Task item: Locate, in the data below, the line that contains "Sequential cell count does not change." and the line that contains "period 10.0 ns."; reproduce exactly those two lines and every line between them, nothing more.

Top of Information supplied

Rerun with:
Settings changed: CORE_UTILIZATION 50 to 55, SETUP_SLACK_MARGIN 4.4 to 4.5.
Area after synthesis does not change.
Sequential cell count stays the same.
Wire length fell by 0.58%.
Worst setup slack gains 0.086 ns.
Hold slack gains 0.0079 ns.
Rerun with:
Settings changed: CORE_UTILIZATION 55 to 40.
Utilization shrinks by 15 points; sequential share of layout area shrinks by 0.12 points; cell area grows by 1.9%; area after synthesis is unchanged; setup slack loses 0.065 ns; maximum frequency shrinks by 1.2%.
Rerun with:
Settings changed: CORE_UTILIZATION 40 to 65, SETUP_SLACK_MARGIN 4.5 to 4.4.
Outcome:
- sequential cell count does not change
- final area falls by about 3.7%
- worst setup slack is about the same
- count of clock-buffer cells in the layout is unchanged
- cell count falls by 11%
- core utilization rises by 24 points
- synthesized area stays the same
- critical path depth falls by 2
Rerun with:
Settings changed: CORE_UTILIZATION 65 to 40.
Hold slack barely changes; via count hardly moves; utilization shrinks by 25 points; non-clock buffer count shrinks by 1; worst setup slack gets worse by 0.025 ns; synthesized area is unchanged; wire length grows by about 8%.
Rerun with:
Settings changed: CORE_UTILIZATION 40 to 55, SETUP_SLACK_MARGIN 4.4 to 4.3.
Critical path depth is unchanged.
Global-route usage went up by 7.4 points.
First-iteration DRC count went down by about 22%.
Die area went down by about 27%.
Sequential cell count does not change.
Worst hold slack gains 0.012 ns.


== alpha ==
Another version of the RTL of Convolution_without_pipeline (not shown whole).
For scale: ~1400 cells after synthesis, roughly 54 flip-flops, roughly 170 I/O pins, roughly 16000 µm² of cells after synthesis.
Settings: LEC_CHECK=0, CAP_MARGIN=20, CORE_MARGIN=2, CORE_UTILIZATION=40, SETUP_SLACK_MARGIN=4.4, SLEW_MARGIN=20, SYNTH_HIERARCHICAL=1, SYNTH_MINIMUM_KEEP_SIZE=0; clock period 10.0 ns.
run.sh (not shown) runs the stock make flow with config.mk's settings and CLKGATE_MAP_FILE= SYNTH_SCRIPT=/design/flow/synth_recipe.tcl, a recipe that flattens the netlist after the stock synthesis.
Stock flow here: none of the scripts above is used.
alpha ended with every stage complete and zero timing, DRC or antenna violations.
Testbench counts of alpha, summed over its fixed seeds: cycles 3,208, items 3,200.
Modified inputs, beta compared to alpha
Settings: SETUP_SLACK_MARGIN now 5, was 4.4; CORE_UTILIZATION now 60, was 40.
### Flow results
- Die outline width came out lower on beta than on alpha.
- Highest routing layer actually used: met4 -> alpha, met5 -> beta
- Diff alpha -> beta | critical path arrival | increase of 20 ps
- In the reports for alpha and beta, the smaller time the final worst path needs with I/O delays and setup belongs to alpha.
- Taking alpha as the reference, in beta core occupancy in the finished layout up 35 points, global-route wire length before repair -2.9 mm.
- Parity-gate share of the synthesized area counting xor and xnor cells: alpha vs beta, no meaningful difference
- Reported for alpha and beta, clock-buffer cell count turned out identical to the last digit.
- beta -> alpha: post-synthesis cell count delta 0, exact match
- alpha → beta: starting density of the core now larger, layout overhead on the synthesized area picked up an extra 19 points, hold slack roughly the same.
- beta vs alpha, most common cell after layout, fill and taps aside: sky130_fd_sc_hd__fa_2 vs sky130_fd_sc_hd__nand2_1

Bottom of Information supplied
Top of Information supplied

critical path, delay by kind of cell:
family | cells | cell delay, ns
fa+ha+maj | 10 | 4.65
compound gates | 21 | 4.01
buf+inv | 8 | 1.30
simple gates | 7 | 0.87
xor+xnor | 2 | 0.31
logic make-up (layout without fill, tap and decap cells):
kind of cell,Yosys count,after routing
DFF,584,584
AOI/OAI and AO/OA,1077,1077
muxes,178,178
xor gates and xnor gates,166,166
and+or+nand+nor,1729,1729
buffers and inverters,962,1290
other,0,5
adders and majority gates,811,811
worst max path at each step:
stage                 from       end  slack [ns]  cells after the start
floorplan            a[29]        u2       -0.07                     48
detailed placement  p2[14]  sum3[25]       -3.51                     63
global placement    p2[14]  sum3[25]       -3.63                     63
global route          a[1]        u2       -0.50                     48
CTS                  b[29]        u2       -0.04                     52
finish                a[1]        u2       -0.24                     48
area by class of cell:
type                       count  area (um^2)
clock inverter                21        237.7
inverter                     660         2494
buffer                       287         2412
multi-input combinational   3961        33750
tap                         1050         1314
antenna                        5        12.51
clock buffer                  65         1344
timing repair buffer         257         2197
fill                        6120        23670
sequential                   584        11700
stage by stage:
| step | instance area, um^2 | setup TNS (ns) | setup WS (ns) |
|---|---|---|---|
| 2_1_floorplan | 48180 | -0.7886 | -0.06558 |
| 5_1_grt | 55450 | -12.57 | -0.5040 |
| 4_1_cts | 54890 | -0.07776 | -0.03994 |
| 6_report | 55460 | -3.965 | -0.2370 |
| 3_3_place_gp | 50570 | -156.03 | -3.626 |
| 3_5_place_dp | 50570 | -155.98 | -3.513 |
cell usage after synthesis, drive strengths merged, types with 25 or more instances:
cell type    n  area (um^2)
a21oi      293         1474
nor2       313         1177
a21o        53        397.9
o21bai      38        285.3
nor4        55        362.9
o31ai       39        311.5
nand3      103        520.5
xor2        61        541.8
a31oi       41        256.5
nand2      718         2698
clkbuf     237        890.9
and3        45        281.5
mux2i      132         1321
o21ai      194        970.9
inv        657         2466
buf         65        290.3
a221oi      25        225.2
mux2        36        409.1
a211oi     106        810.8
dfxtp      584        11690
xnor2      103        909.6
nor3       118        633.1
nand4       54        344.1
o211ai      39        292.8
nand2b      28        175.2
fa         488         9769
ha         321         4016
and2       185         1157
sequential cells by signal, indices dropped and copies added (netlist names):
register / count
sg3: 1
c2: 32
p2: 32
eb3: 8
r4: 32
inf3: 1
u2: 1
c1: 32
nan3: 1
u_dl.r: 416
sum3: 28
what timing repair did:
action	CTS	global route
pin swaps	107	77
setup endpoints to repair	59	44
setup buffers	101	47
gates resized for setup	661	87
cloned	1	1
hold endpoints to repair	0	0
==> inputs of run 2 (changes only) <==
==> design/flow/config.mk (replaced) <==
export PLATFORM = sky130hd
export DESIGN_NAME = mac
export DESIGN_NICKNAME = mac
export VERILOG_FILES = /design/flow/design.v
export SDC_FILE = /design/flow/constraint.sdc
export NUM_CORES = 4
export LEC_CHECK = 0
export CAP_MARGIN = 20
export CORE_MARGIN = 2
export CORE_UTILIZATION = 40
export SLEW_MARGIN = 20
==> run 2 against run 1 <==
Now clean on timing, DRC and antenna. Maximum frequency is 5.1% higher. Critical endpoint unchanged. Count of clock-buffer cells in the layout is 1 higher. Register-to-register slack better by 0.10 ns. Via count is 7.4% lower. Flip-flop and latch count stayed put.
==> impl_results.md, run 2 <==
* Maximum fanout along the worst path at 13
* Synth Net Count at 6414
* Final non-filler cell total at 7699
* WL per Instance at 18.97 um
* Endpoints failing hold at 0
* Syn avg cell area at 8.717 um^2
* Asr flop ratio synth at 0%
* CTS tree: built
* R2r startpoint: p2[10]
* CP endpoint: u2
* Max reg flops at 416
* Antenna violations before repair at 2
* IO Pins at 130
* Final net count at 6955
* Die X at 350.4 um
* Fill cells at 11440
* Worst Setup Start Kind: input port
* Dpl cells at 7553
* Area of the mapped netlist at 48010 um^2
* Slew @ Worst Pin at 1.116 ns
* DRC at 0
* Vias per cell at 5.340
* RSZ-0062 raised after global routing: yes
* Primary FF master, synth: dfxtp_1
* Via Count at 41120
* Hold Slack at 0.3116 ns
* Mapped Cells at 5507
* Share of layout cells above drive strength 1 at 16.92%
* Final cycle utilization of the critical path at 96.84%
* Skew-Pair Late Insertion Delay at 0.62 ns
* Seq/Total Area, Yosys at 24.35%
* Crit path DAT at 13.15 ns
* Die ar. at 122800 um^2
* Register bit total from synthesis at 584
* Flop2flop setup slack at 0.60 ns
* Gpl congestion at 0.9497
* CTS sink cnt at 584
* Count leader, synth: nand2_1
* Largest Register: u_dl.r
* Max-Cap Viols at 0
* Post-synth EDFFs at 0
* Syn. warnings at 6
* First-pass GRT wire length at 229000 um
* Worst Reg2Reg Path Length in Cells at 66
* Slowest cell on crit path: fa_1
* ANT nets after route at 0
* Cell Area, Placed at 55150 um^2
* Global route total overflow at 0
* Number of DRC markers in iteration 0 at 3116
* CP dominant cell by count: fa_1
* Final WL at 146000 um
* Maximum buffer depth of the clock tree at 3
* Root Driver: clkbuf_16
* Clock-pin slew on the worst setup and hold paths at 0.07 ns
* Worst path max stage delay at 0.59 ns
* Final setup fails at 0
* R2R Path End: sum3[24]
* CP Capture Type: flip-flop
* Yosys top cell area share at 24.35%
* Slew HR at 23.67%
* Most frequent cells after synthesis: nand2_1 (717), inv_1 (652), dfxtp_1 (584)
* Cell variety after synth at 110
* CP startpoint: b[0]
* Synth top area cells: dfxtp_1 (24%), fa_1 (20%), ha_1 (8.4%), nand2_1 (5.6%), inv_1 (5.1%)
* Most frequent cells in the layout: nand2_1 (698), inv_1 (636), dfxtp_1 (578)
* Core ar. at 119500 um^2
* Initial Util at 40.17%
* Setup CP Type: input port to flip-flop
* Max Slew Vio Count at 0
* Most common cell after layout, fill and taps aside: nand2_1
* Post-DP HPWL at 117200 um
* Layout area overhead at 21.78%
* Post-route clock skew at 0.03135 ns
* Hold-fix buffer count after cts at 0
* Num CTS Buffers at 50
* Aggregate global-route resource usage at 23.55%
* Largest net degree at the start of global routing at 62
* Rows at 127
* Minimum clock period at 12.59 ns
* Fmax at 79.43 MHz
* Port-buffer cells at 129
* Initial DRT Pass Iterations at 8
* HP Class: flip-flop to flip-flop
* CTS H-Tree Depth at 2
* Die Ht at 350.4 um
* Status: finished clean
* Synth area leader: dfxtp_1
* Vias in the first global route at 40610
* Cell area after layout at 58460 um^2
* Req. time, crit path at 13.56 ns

Bottom of Information supplied

Exercise result:
Sequential cell count does not change.
Worst hold slack gains 0.012 ns.


== alpha ==
Another version of the RTL of Convolution_without_pipeline (not shown whole).
For scale: ~1400 cells after synthesis, roughly 54 flip-flops, roughly 170 I/O pins, roughly 16000 µm² of cells after synthesis.
Settings: LEC_CHECK=0, CAP_MARGIN=20, CORE_MARGIN=2, CORE_UTILIZATION=40, SETUP_SLACK_MARGIN=4.4, SLEW_MARGIN=20, SYNTH_HIERARCHICAL=1, SYNTH_MINIMUM_KEEP_SIZE=0; clock period 10.0 ns.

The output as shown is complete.